Quantifying spatial and/or temporal associations in multivariate geolocated data of different types is achievable via spatial random effects in a Bayesian hierarchical model, but severe computational bottlenecks arise when spatial dependence is encoded as a latent Gaussian process (GP) in the increasingly common large scale data settings on which we focus. The scenario worsens in non-Gaussian models because the reduced analytical tractability leads to additional hurdles to computational efficiency. In this article, we introduce Bayesian models of spatially referenced data in which the likelihood or the latent process (or both) are not Gaussian. First, we exploit the advantages of spatial processes built via directed acyclic graphs, in which case the spatial nodes enter the Bayesian hierarchy and lead to posterior sampling via routine Markov chain Monte Carlo (MCMC) methods. Second, motivated by the possible inefficiencies of popular gradient-based sampling approaches in the multivariate contexts on which we focus, we introduce the simplified manifold preconditioner adaptation (SiMPA) algorithm which uses second order information about the target but avoids expensive matrix operations. We demostrate the performance and efficiency improvements of our methods relative to alternatives in extensive synthetic and real world remote sensing and community ecology applications with large scale data at up to hundreds of thousands of spatial locations and up to tens of outcomes. Software for the proposed methods is part of R package meshed, available on CRAN.

本刊更多论文

一般贝叶斯多元模型的空间网格划分。

通过贝叶斯层次模型中的空间随机效应，可以对不同类型的多变量地理定位数据中的空间和/或时间关联进行量化，但是在我们关注的日益常见的大规模数据设置中，当空间依赖性被编码为潜在高斯过程（GP）时，会出现严重的计算瓶颈。这种情况在非高斯模型中更糟，因为降低的分析可追溯性导致了计算效率的额外障碍。在本文中，我们介绍了空间参考数据的贝叶斯模型，其中似然或潜在过程（或两者）不是高斯的。首先，我们利用由有向无环图构建的空间过程的优势，在这种情况下，空间节点进入贝叶斯层次，并通过常规的马尔可夫链蒙特卡罗（MCMC）方法导致后验采样。其次，考虑到我们所关注的基于梯度的流行采样方法在多变量环境下可能存在的低效率，我们引入了简化的流形预调节器自适应（SiMPA）算法，该算法使用目标的二阶信息，但避免了昂贵的矩阵运算。我们展示了我们的方法相对于广泛的合成和现实世界遥感和社区生态应用中的替代方法的性能和效率改进，这些方法具有多达数十万个空间位置和多达数十个结果的大规模数据。所提出的方法的软件是R包网格的一部分，可以在CRAN上获得。
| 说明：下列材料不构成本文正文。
**config.mk**
```make
export PLATFORM = sky130hd
export DESIGN_NAME = display_timings_480p
export DESIGN_NICKNAME = d
export VERILOG_FILES = /design/src/rtl/display_pkg.sv /design/src/rtl/display_timings_480p_lock_settle.sv /design/src/rtl/display_timings_480p.sv
export SDC_FILE = /design/constraint.sdc
export NUM_CORES = 1
export LEC_CHECK = 0
export CAP_MARGIN = 20
export CORE_ASPECT_RATIO = 0.7
export CORE_MARGIN = 3
export CORE_UTILIZATION = 60
export DETAILED_ROUTE_END_ITERATION = 16
export DONT_BUFFER_PORTS = 1
export GPL_ROUTABILITY_DRIVEN = 0
export GPL_TIMING_DRIVEN = 0
export PLACE_DENSITY_LB_ADDON = 0.2
export SLEW_MARGIN = 10
export SYNTH_ARGS = -nofsm -noshare
export SYNTH_HDL_FRONTEND = slang
export SYNTH_HIERARCHICAL = 1
export SYNTH_SLANG_ARGS = --single-unit
```
**constraint.sdc**
```tcl
create_clock -name clk_pix -period 6.1 [get_ports clk_pix]
set_input_delay 0.915 -clock clk_pix [delete_from_list [all_inputs] [get_ports clk_pix]]
set_output_delay 0.915 -clock clk_pix [all_outputs]
set_load 0.1 [all_outputs]
```
**src/rtl/display_pkg.sv**
```systemverilog
// display_pkg: shared definitions for the 640x480 raster timing block.
//   state_t       - lock/settle/run state encoding
//   DEF_*         - default 640x480 @ 60 Hz timing values
//   timing_total  - sum of active, front porch, sync and back porch
package display_pkg;

  typedef enum logic [1:0] {
    S_IDLE,
    S_SETTLE,
    S_RUN
  } state_t;

  localparam int DEF_H_RES  = 640;
  localparam int DEF_H_FP   = 16;
  localparam int DEF_H_SYNC = 96;
  localparam int DEF_H_BP   = 48;

  localparam int DEF_V_RES  = 480;
  localparam int DEF_V_FP   = 10;
  localparam int DEF_V_SYNC = 2;
  localparam int DEF_V_BP   = 33;

  function automatic int timing_total(input int res, input int fp,
                                      input int sync, input int bp);
    return res + fp + sync + bp;
  endfunction

endpackage

```
**src/rtl/display_timings_480p_lock_settle.sv**
```systemverilog
// lock_settle: waits for the pixel PLL to stay locked for SETTLE_CYCLES
// consecutive cycles before allowing the raster to run.
//   clk      in  - pixel clock
//   rst      in  - asynchronous active-high reset
//   locked   in  - PLL lock, already synchronised to clk
//   running  out - registered, high while in S_RUN
//   run_next out - combinational next value of running; lets the raster
//                  registers change on the same edge as the state
module lock_settle
  import display_pkg::*;
#(
  parameter int SETTLE_CYCLES = 16
) (
  input  logic clk,
  input  logic rst,
  input  logic locked,
  output logic running,
  output logic run_next
);

  localparam int CW = $clog2(SETTLE_CYCLES + 1);

  state_t        state;
  state_t        state_next;
  logic [CW-1:0] cnt;
  logic [CW-1:0] cnt_next;

  always_ff @(posedge clk or posedge rst) begin
    if (rst) begin
      state   <= S_IDLE;
      cnt     <= '0;
      running <= 1'b0;
    end else begin
      state   <= state_next;
      cnt     <= cnt_next;
      running <= run_next;
    end
  end

  // cnt holds the number of locked cycles seen while in S_SETTLE; the
  // transition to S_RUN happens on the cycle after it reaches the target.
  always_comb begin
    state_next = state;
    cnt_next   = cnt;
    case (state)
      S_IDLE: begin
        cnt_next = '0;
        if (locked) state_next = S_SETTLE;
      end
      S_SETTLE: begin
        if (!locked) begin
          state_next = S_IDLE;
          cnt_next   = '0;
        end else if (cnt == CW'(SETTLE_CYCLES)) begin
          state_next = S_RUN;
          cnt_next   = '0;
        end else begin
          cnt_next = cnt + CW'(1);
        end
      end
      S_RUN: begin
        cnt_next = '0;
        if (!locked) state_next = S_IDLE;
      end
      default: begin
        state_next = S_IDLE;
        cnt_next   = '0;
      end
    endcase
  end

  assign run_next = (state_next == S_RUN);

endmodule

```
**src/rtl/display_timings_480p.sv**
```systemverilog
// display_timings_480p: 640x480 @ 60 Hz raster timing in the pixel clock domain.
//   clk_pix         in  - pixel clock
//   rst             in  - asynchronous active-high reset
//   clk_pix_locked  in  - PLL lock, synchronised to clk_pix
//   running         out - raster active
//   sx, sy          out - screen position (CORDW bits)
//   hsync, vsync    out - sync pulses, asserted level H_POL / V_POL
//   de              out - data enable inside the active area
//   line            out - strobe at sx == 0
//   frame           out - strobe at start of vertical blanking (0, V_RES)
//   frame_cnt       out - completed frame count (FCW bits, wraps)
// All outputs are registered; decodes use the next counter values so each
// strobe lines up with the position it describes.
module display_timings_480p
  import display_pkg::*;
#(
  parameter int   CORDW  = 10,
  parameter int   H_RES  = DEF_H_RES,
  parameter int   H_FP   = DEF_H_FP,
  parameter int   H_SYNC = DEF_H_SYNC,
  parameter int   H_BP   = DEF_H_BP,
  parameter int   V_RES  = DEF_V_RES,
  parameter int   V_FP   = DEF_V_FP,
  parameter int   V_SYNC = DEF_V_SYNC,
  parameter int   V_BP   = DEF_V_BP,
  parameter logic H_POL  = 1'b0,
  parameter logic V_POL  = 1'b0,
  parameter int   SETTLE = 16,
  parameter int   FCW    = 16
) (
  input  logic             clk_pix,
  input  logic             rst,
  input  logic             clk_pix_locked,
  output logic             running,
  output logic [CORDW-1:0] sx,
  output logic [CORDW-1:0] sy,
  output logic             hsync,
  output logic             vsync,
  output logic             de,
  output logic             line,
  output logic             frame,
  output logic [FCW-1:0]   frame_cnt
);

  localparam int H_TOTAL = timing_total(H_RES, H_FP, H_SYNC, H_BP);
  localparam int V_TOTAL = timing_total(V_RES, V_FP, V_SYNC, V_BP);
  localparam int HS_BEG  = H_RES + H_FP;
  localparam int HS_END  = HS_BEG + H_SYNC;
  localparam int VS_BEG  = V_RES + V_FP;
  localparam int VS_END  = VS_BEG + V_SYNC;

  if (H_TOTAL >= (1 << CORDW) || V_TOTAL >= (1 << CORDW)) begin : g_bad_totals
    $error("display_timings_480p: totals do not fit in CORDW bits");
  end
  if (SETTLE < 1) begin : g_bad_settle
    $error("display_timings_480p: SETTLE must be at least 1");
  end

  logic run_next;

  lock_settle #(
    .SETTLE_CYCLES(SETTLE)
  ) u_lock_settle (
    .clk     (clk_pix),
    .rst     (rst),
    .locked  (clk_pix_locked),
    .running (running),
    .run_next(run_next)
  );

  logic [CORDW-1:0] sx_n;
  logic [CORDW-1:0] sy_n;
  logic             de_n;
  logic             hsync_n;
  logic             vsync_n;
  logic             line_n;
  logic             frame_n;

  always_comb begin
    sx_n = sx;
    sy_n = sy;
    if (!run_next || !running) begin
      // outside RUN, and on the first RUN cycle, the raster sits at (0,0)
      sx_n = '0;
      sy_n = '0;
    end else if (sx == CORDW'(H_TOTAL - 1)) begin
      sx_n = '0;
      sy_n = (sy == CORDW'(V_TOTAL - 1)) ? '0 : sy + CORDW'(1);
    end else begin
      sx_n = sx + CORDW'(1);
    end

    de_n    = run_next && (sx_n < CORDW'(H_RES)) && (sy_n < CORDW'(V_RES));
    hsync_n = (run_next && sx_n >= CORDW'(HS_BEG) && sx_n < CORDW'(HS_END))
              ? H_POL : ~H_POL;
    vsync_n = (run_next && sy_n >= CORDW'(VS_BEG) && sy_n < CORDW'(VS_END))
              ? V_POL : ~V_POL;
    line_n  = run_next && (sx_n == '0);
    frame_n = run_next && (sx_n == '0) && (sy_n == CORDW'(V_RES));
  end

  always_ff @(posedge clk_pix or posedge rst) begin
    if (rst) begin
      sx        <= '0;
      sy        <= '0;
      de        <= 1'b0;
      hsync     <= ~H_POL;
      vsync     <= ~V_POL;
      line      <= 1'b0;
      frame     <= 1'b0;
      frame_cnt <= '0;
    end else begin
      sx    <= sx_n;
      sy    <= sy_n;
      de    <= de_n;
      hsync <= hsync_n;
      vsync <= vsync_n;
      line  <= line_n;
      frame <= frame_n;
      if (frame_n) frame_cnt <= frame_cnt + FCW'(1);
    end
  end

endmodule
```
==> results <==
- The run finished with clean final reports.
- The area of the core is between 4000 and 5000 um^2.
- The cell family contributing the most delay on the critical path is simple AND/OR/NAND/NOR gates.
- STA puts the critical path data required time at 6.27 ns.
- The share of the synthesized netlist area taken by xor and xnor gates is 0.108.
- The final core utilization is 0.709.
- The number of nets handed over by synthesis was approximately 310.
- In the post-synthesis netlist, the biggest area contributors are sky130_fd_sc_hd__dfrtp_1, sky130_fd_sc_hd__xor2_1, sky130_fd_sc_hd__nor2_1.
- Based on the critical path, the design can be clocked at up to between 0.2 and 0.25 GHz.
- From left edge to right edge, the die measures roughly 87 um.
- Clock-pin slew was measured on the worst setup and hold paths at roughly 0.08 ns.
- The share of total power in combinational logic is 0.019.
- In the global route stage, overall resource usage came out at 0.235.
- The number of nets with antenna violations after detailed routing is 0.
- The tool flagged a number of max-cap violations equal to 0.
- No sink is reached through more buffers than the 2 on the longest clock path.
- On the critical path, the stage with the largest delay is an instance of sky130_fd_sc_hd__dfrtp_1.
- The arrival time reported for the critical path endpoint is 4.56 ns.
- The internal power summed over all cells is ~450 uW.
- The portion of netlist area occupied by mux cells is 0.0191.
- The share of synthesized area in the top cell type comes to 0.427.
- Of the total power, the share spent switching nets is 0.207.
- Detailed placement ended at an HPWL of between 4 and 5 mm.
- The placed instances occupy a cell area of around 2800 um^2.
- The routed layout has 2145 vias.
- VDD sags by at most 0.000145 V.
- After synthesis, the largest family of logic cells by area is simple AND/OR/NAND/NOR gates.
- During I/O placement, the number of pins put on the boundary was 45.
- Setup violations remaining at the end of the flow were counted as 0.
- STA classifies the critical path endpoint as a register.
- CTS placed an instance of sky130_fd_sc_hd__clkbuf_8 at the clock tree root.
- Of the synthesized area, sequential elements account for 0.446.
- The die is between 60 and 70 um tall.
- After detailed routing, the number of remaining DRC violations is 0.
- The average instance in the mapped netlist occupies a little over 9 um^2.
- Global routing finished with a remaining overflow of 0.
- After the first detailed-routing iteration, the DRC count stood at 161.
- Walking the worst path, the cells encountered are ha_1 > buf_2 > and4_1 > buf_4 > nand3_4 > or4_1 > xnor2_1 > nand2b_1 > or4_1 > buf_2 > or4_4 > xnor2_2.
- The final antenna diode count is 0.
- Yosys mapped a number of flops with a built-in enable equal to 0.
- In this run the tightest slew margin relative to its limit is 0.265.
- Total power for the finished layout comes to 570 uW.
- Setup repair after global routing left no endpoint under its margin.
- The number of clock buffers inserted by TritonCTS is 5.
- The clock latency reported for the late side of the worst-skew pair is between 0.3 and 0.4 ns.
- For the pin with the worst max-slew slack, the measured transition is around 1.1 ns.
- TritonCTS built the clock tree.
- The number of global-route vias before repair is between 2000 and 2500.
- The number of instances in the synthesized netlist is 296.
- The fraction of the mapped netlist area in compound gates was 0.0741.
- For this run, the detailed router's first-pass iteration total came to 4.
- The H-tree was split into 2 levels.
- The final-layout worst hold slack is around 0.43 ns.
- The area enclosed by the die boundary is around 5400 um^2.
- Dividing the detail-routed via count by the number of cells gives 6.01.
- The clock network power share is 0.408.
- The average wire per standard cell is approximately 17 um.
- The critical path in this run is classified as reg -> reg.
- The number of gates resized after CTS was 0.
- The share of flip-flops with an asynchronous set or reset after synthesis is 1.00.
- For this run, the slowest stage of the critical path takes about 1.0 ns.
- The path category of the worst min-delay check is in -> async.
- Of the cells placed in the final design, the portion with a size suffix greater than 1 is 0.0984.
- Counting every sink on the clock net gives slightly below 50.
- The clock period minus worst slack is about 4.4 ns.
- The hold violation count in the final report came to 0.
- The net count reported at finish is between 300 and 400.
- Of the total synthesized cell area, the portion taken by AND, OR, NAND and NOR gates is 0.284.
- During placement, the flow inserted port buffers numbering 0.
- Among all flip-flop cells after synthesis, the most frequent one is sky130_fd_sc_hd__dfrtp_1.
- The total negative slack for setup checks is 0 ns.
- The max-slew violation count is 0.
- The total non-filler cell area in the finished layout is 2950 um^2.
- The synthesis-stage register bit count is approximately 50.
- The power density of the placed cells is 193 nW/um^2.
- The first global-routing pass estimated 10.3 mm of wire.
- The analysis attributes to cell leakage a power of ~1.3 nW.
- Counting both buffers and inverters, the worst setup path holds a total of 3.
- The initial antenna violation count is 0.
- The synthesized netlist contains between 50 and 60 unique library cells.
- The floorplan row count is 19.
- The initial cell density of the core is 0.662.
- The area growth from synthesis to layout is 7.14%.
- The final setup skew is between 0.007 and 0.008 ns.
- The fraction of the cycle the final worst path needs is 0.721.
- The nature of the critical path startpoint is a register.
- The sequential power share is 0.573.
- For this run, the number of Yosys warnings is 6.
- For this design the total switching power over the nets is roughly 120 uW.
- The synthesized netlist occupies a cell area of 2750 um^2.
- Entering global routing, the biggest net connects 28 pins.
- The post-detailed-routing wire length is between 6 and 7 mm.
- For this design, the CTS-stage hold fixing added 0 buffers.
- The area share of fa/ha/maj cells after synthesis is 0.0273.
- The post-CTS setup repair buffer count is 0.
- The largest fanout on the critical path is 8.
- The synthesized design spends more area on one cell type than any other, namely sky130_fd_sc_hd__dfrtp_1.
[layout make-up]
class                      instances  area (um^2)
clock inverter                     2         38.8
clock buffer                       6         72.6
inverter                          10         37.5
fill                             292         1210
tap                               52         65.1
buffer                            15         76.3
sequential                        49         1230
timing repair buffer               1         20.0
multi-input combinational        222         1410
[placed cells by master (no fill, tap or decap), drive strengths merged, types with 3 or more instances in the layout]
cell type / instances
xor2: 21
nand4: 10
nand2: 28
nor2b: 5
or3: 3
nand3: 17
nor3: 15
and3: 10
nor4: 5
mux2i: 3
dfrtp: 47
clkbuf: 11
xnor2: 12
buf: 11
or4: 3
ha: 6
nor2: 37
and4: 3
a21oi: 9
o21ai: 10
inv: 10
[stage by stage]
step / setup WS, ns / std cells
after floorplan: 2.02 / 296
after global placement: 1.80 / 348
after detailed placement: 1.76 / 349
after CTS: 1.72 / 357
after global routing: 1.54 / 357
final: 1.70 / 357
[layer usage]
metal  vias up  track usage  wire, um
li1       1053            -         -
met1      1018        0.344      2880
met2        62        0.331      2620
met3        12       0.0672       409
met4         0       0.0817       109
met5         -            0         0
[Yosys cell counts, types with 5 or more instances]
| library cell | instances |
|---|---|
| sky130_fd_sc_hd__nor2_1 | 36 |
| sky130_fd_sc_hd__xor2_1 | 21 |
| sky130_fd_sc_hd__ha_1 | 6 |
| sky130_fd_sc_hd__dfrtp_1 | 47 |
| sky130_fd_sc_hd__xnor2_1 | 11 |
| sky130_fd_sc_hd__inv_1 | 10 |
| sky130_fd_sc_hd__buf_2 | 7 |
| sky130_fd_sc_hd__nor3_1 | 14 |
| sky130_fd_sc_hd__nand2_1 | 28 |
| sky130_fd_sc_hd__nand4_1 | 9 |
| sky130_fd_sc_hd__a21oi_1 | 9 |
| sky130_fd_sc_hd__o21ai_0 | 10 |
| sky130_fd_sc_hd__nor4_1 | 5 |
| sky130_fd_sc_hd__and3_1 | 10 |
| sky130_fd_sc_hd__clkbuf_1 | 5 |
| sky130_fd_sc_hd__nand3_1 | 16 |
| sky130_fd_sc_hd__nor2b_1 | 5 |
[final timing paths]
kind,start,slack [ns],cells past startpoint,end
setup / recovery,sx[1],1.70,12,frame_cnt[11]
hold / removal,rst,0.43,1,u_lock_settle/state[1]
setup reg to reg,sx[1],1.70,12,frame_cnt[11]
hold reg to reg,u_lock_settle/state[0],0.47,1,u_lock_settle/state[0]
max in group asynchronous,rst,5.14,2,vsync
min in group clk_pix,u_lock_settle/state[0],0.47,1,u_lock_settle/state[0]
[kinds of logic after synthesis]
logic type,Yosys count
xor gates and xnor gates,33
muxes,5
AOI/OAI and AO/OA,32
adders and majority gates,6
DFF,49
and+or+nand+nor,146
buffers and inverters,25
[power groups by stage]
| stage | Combinational, mW | Clock, mW | Sequential, mW |
|---|---|---|---|
| floorplan | 0.00744 | 0 | 0.333 |
| global placement | 0.00959 | 0 | 0.333 |
| detailed placement | 0.0117 | 0 | 0.333 |
| CTS | 0.0116 | 0.238 | 0.326 |
| global route | 0.0130 | 0.251 | 0.327 |
| finish | 0.0110 | 0.232 | 0.326 |
[registers in the layout, indices dropped and copies added (netlist names)]
signal	flops
sx	10
frame	1
de	1
line	1
u_lock_settle/state	2
sy	10
u_lock_settle/running	1
u_lock_settle/cnt	5
frame_cnt	16
vsync	1
hsync	1
No activity file was read; power rests on OpenSTA's default activity.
本文章由计算机程序翻译，如有差异，请以英文原文为准。

求助全文

约1分钟内获得全文求助全文

来源期刊

Journal of Machine Learning Research 工程技术-计算机：人工智能

CiteScore

18.80

自引率

0.00%

发文量

审稿时长

3 months

期刊介绍： The Journal of Machine Learning Research (JMLR) provides an international forum for the electronic and paper publication of high-quality scholarly articles in all areas of machine learning. All published papers are freely available online. JMLR has a commitment to rigorous yet rapid reviewing. JMLR seeks previously unpublished papers on machine learning that contain: new principled algorithms with sound empirical validation, and with justification of theoretical, psychological, or biological nature; experimental and/or theoretical studies yielding new insight into the design and behavior of learning in intelligent systems; accounts of applications of existing techniques that shed light on the strengths and weaknesses of the methods; formalization of new learning tasks (e.g., in the context of new applications) and of methods for assessing performance on those tasks; development of new analytical frameworks that advance theoretical studies of practical learning methods; computational models of data from natural learning systems at the behavioral or neural level; or extremely well-written surveys of existing work.